• **Your objective**:
The answer must repeat each line of the material exactly.

• **Information given**:
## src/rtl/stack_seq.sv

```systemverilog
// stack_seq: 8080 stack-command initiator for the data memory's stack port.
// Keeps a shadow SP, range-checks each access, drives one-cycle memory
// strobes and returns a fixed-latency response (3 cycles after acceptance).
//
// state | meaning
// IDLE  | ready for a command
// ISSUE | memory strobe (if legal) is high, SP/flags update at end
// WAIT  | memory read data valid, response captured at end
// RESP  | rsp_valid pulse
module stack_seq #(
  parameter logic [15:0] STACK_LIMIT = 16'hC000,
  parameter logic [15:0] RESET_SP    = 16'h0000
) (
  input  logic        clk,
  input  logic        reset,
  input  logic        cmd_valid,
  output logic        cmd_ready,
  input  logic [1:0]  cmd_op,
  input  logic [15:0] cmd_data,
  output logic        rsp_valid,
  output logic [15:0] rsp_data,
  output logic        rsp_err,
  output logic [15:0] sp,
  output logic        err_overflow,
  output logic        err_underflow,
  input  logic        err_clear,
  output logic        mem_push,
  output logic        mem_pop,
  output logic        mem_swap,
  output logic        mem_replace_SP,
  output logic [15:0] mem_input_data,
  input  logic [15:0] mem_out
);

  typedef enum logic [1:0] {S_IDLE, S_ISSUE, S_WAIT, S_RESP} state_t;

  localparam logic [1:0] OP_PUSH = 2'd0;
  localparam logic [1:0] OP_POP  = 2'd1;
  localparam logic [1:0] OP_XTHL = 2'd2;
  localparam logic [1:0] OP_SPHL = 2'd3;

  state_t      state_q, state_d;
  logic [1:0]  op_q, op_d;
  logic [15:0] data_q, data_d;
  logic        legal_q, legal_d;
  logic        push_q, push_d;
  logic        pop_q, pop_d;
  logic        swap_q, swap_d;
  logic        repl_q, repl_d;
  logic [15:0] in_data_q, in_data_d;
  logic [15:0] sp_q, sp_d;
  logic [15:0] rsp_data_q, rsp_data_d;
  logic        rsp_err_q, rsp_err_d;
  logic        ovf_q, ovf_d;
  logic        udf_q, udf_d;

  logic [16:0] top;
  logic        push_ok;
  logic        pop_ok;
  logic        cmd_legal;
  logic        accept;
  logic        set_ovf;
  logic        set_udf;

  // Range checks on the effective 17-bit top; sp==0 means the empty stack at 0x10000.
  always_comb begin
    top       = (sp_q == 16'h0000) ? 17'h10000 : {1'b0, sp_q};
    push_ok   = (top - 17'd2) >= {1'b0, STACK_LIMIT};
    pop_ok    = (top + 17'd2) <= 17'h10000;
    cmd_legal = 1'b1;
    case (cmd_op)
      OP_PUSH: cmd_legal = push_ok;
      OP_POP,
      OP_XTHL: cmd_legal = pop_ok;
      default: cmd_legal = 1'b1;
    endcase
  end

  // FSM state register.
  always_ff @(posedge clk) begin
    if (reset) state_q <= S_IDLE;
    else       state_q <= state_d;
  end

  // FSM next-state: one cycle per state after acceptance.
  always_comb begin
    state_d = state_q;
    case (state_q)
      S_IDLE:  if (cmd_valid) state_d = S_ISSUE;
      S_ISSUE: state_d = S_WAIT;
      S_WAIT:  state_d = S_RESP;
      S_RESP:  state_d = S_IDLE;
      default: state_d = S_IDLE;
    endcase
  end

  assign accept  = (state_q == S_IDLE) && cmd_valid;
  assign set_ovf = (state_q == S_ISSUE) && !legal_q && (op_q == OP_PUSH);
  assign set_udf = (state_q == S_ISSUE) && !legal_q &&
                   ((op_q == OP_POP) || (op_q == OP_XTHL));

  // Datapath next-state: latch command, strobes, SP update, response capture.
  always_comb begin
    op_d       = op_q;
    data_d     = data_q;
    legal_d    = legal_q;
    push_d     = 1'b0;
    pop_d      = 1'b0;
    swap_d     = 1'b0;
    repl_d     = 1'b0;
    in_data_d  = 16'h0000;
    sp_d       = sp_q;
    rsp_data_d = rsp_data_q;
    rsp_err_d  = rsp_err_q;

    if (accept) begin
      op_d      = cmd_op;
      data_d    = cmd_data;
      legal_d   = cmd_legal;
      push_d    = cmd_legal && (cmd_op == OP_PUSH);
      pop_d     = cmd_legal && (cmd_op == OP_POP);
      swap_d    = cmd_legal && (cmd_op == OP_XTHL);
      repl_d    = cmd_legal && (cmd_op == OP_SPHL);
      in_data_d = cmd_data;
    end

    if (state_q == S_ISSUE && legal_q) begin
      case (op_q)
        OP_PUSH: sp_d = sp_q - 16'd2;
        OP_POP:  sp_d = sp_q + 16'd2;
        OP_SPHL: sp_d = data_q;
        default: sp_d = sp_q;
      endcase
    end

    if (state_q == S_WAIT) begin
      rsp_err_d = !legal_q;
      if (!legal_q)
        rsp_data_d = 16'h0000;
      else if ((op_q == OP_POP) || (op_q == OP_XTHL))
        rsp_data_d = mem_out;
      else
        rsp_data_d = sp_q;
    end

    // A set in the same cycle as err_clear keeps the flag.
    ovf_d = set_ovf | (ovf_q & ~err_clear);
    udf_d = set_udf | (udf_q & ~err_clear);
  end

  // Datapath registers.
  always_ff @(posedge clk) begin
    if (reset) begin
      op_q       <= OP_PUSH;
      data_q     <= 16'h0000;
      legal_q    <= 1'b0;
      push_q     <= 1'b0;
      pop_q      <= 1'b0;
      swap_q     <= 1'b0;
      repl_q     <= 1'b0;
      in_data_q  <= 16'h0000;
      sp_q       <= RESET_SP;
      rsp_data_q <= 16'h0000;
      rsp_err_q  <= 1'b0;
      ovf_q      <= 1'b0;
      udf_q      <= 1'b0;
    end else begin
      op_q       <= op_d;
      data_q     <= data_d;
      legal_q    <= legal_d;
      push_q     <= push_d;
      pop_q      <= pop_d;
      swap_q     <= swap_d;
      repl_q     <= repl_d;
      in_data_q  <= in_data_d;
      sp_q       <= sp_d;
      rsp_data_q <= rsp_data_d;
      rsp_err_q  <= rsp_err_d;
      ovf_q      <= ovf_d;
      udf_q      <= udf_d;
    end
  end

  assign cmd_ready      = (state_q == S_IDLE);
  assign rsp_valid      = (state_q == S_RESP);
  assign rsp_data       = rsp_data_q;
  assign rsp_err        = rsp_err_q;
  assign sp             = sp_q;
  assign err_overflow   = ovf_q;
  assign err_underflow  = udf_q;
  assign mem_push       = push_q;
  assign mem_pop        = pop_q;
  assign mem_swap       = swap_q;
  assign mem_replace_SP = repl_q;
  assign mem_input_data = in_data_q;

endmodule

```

• **Completed task**:
## src/rtl/stack_seq.sv

```systemverilog
// stack_seq: 8080 stack-command initiator for the data memory's stack port.
// Keeps a shadow SP, range-checks each access, drives one-cycle memory
// strobes and returns a fixed-latency response (3 cycles after acceptance).
//
// state | meaning
// IDLE  | ready for a command
// ISSUE | memory strobe (if legal) is high, SP/flags update at end
// WAIT  | memory read data valid, response captured at end
// RESP  | rsp_valid pulse
module stack_seq #(
  parameter logic [15:0] STACK_LIMIT = 16'hC000,
  parameter logic [15:0] RESET_SP    = 16'h0000
) (
  input  logic        clk,
  input  logic        reset,
  input  logic        cmd_valid,
  output logic        cmd_ready,
  input  logic [1:0]  cmd_op,
  input  logic [15:0] cmd_data,
  output logic        rsp_valid,
  output logic [15:0] rsp_data,
  output logic        rsp_err,
  output logic [15:0] sp,
  output logic        err_overflow,
  output logic        err_underflow,
  input  logic        err_clear,
  output logic        mem_push,
  output logic        mem_pop,
  output logic        mem_swap,
  output logic        mem_replace_SP,
  output logic [15:0] mem_input_data,
  input  logic [15:0] mem_out
);

  typedef enum logic [1:0] {S_IDLE, S_ISSUE, S_WAIT, S_RESP} state_t;

  localparam logic [1:0] OP_PUSH = 2'd0;
  localparam logic [1:0] OP_POP  = 2'd1;
  localparam logic [1:0] OP_XTHL = 2'd2;
  localparam logic [1:0] OP_SPHL = 2'd3;

  state_t      state_q, state_d;
  logic [1:0]  op_q, op_d;
  logic [15:0] data_q, data_d;
  logic        legal_q, legal_d;
  logic        push_q, push_d;
  logic        pop_q, pop_d;
  logic        swap_q, swap_d;
  logic        repl_q, repl_d;
  logic [15:0] in_data_q, in_data_d;
  logic [15:0] sp_q, sp_d;
  logic [15:0] rsp_data_q, rsp_data_d;
  logic        rsp_err_q, rsp_err_d;
  logic        ovf_q, ovf_d;
  logic        udf_q, udf_d;

  logic [16:0] top;
  logic        push_ok;
  logic        pop_ok;
  logic        cmd_legal;
  logic        accept;
  logic        set_ovf;
  logic        set_udf;

  // Range checks on the effective 17-bit top; sp==0 means the empty stack at 0x10000.
  always_comb begin
    top       = (sp_q == 16'h0000) ? 17'h10000 : {1'b0, sp_q};
    push_ok   = (top - 17'd2) >= {1'b0, STACK_LIMIT};
    pop_ok    = (top + 17'd2) <= 17'h10000;
    cmd_legal = 1'b1;
    case (cmd_op)
      OP_PUSH: cmd_legal = push_ok;
      OP_POP,
      OP_XTHL: cmd_legal = pop_ok;
      default: cmd_legal = 1'b1;
    endcase
  end

  // FSM state register.
  always_ff @(posedge clk) begin
    if (reset) state_q <= S_IDLE;
    else       state_q <= state_d;
  end

  // FSM next-state: one cycle per state after acceptance.
  always_comb begin
    state_d = state_q;
    case (state_q)
      S_IDLE:  if (cmd_valid) state_d = S_ISSUE;
      S_ISSUE: state_d = S_WAIT;
      S_WAIT:  state_d = S_RESP;
      S_RESP:  state_d = S_IDLE;
      default: state_d = S_IDLE;
    endcase
  end

  assign accept  = (state_q == S_IDLE) && cmd_valid;
  assign set_ovf = (state_q == S_ISSUE) && !legal_q && (op_q == OP_PUSH);
  assign set_udf = (state_q == S_ISSUE) && !legal_q &&
                   ((op_q == OP_POP) || (op_q == OP_XTHL));

  // Datapath next-state: latch command, strobes, SP update, response capture.
  always_comb begin
    op_d       = op_q;
    data_d     = data_q;
    legal_d    = legal_q;
    push_d     = 1'b0;
    pop_d      = 1'b0;
    swap_d     = 1'b0;
    repl_d     = 1'b0;
    in_data_d  = 16'h0000;
    sp_d       = sp_q;
    rsp_data_d = rsp_data_q;
    rsp_err_d  = rsp_err_q;

    if (accept) begin
      op_d      = cmd_op;
      data_d    = cmd_data;
      legal_d   = cmd_legal;
      push_d    = cmd_legal && (cmd_op == OP_PUSH);
      pop_d     = cmd_legal && (cmd_op == OP_POP);
      swap_d    = cmd_legal && (cmd_op == OP_XTHL);
      repl_d    = cmd_legal && (cmd_op == OP_SPHL);
      in_data_d = cmd_data;
    end

    if (state_q == S_ISSUE && legal_q) begin
      case (op_q)
        OP_PUSH: sp_d = sp_q - 16'd2;
        OP_POP:  sp_d = sp_q + 16'd2;
        OP_SPHL: sp_d = data_q;
        default: sp_d = sp_q;
      endcase
    end

    if (state_q == S_WAIT) begin
      rsp_err_d = !legal_q;
      if (!legal_q)
        rsp_data_d = 16'h0000;
      else if ((op_q == OP_POP) || (op_q == OP_XTHL))
        rsp_data_d = mem_out;
      else
        rsp_data_d = sp_q;
    end

    // A set in the same cycle as err_clear keeps the flag.
    ovf_d = set_ovf | (ovf_q & ~err_clear);
    udf_d = set_udf | (udf_q & ~err_clear);
  end

  // Datapath registers.
  always_ff @(posedge clk) begin
    if (reset) begin
      op_q       <= OP_PUSH;
      data_q     <= 16'h0000;
      legal_q    <= 1'b0;
      push_q     <= 1'b0;
      pop_q      <= 1'b0;
      swap_q     <= 1'b0;
      repl_q     <= 1'b0;
      in_data_q  <= 16'h0000;
      sp_q       <= RESET_SP;
      rsp_data_q <= 16'h0000;
      rsp_err_q  <= 1'b0;
      ovf_q      <= 1'b0;
      udf_q      <= 1'b0;
    end else begin
      op_q       <= op_d;
      data_q     <= data_d;
      legal_q    <= legal_d;
      push_q     <= push_d;
      pop_q      <= pop_d;
      swap_q     <= swap_d;
      repl_q     <= repl_d;
      in_data_q  <= in_data_d;
      sp_q       <= sp_d;
      rsp_data_q <= rsp_data_d;
      rsp_err_q  <= rsp_err_d;
      ovf_q      <= ovf_d;
      udf_q      <= udf_d;
    end
  end

  assign cmd_ready      = (state_q == S_IDLE);
  assign rsp_valid      = (state_q == S_RESP);
  assign rsp_data       = rsp_data_q;
  assign rsp_err        = rsp_err_q;
  assign sp             = sp_q;
  assign err_overflow   = ovf_q;
  assign err_underflow  = udf_q;
  assign mem_push       = push_q;
  assign mem_pop        = pop_q;
  assign mem_swap       = swap_q;
  assign mem_replace_SP = repl_q;
  assign mem_input_data = in_data_q;

endmodule

```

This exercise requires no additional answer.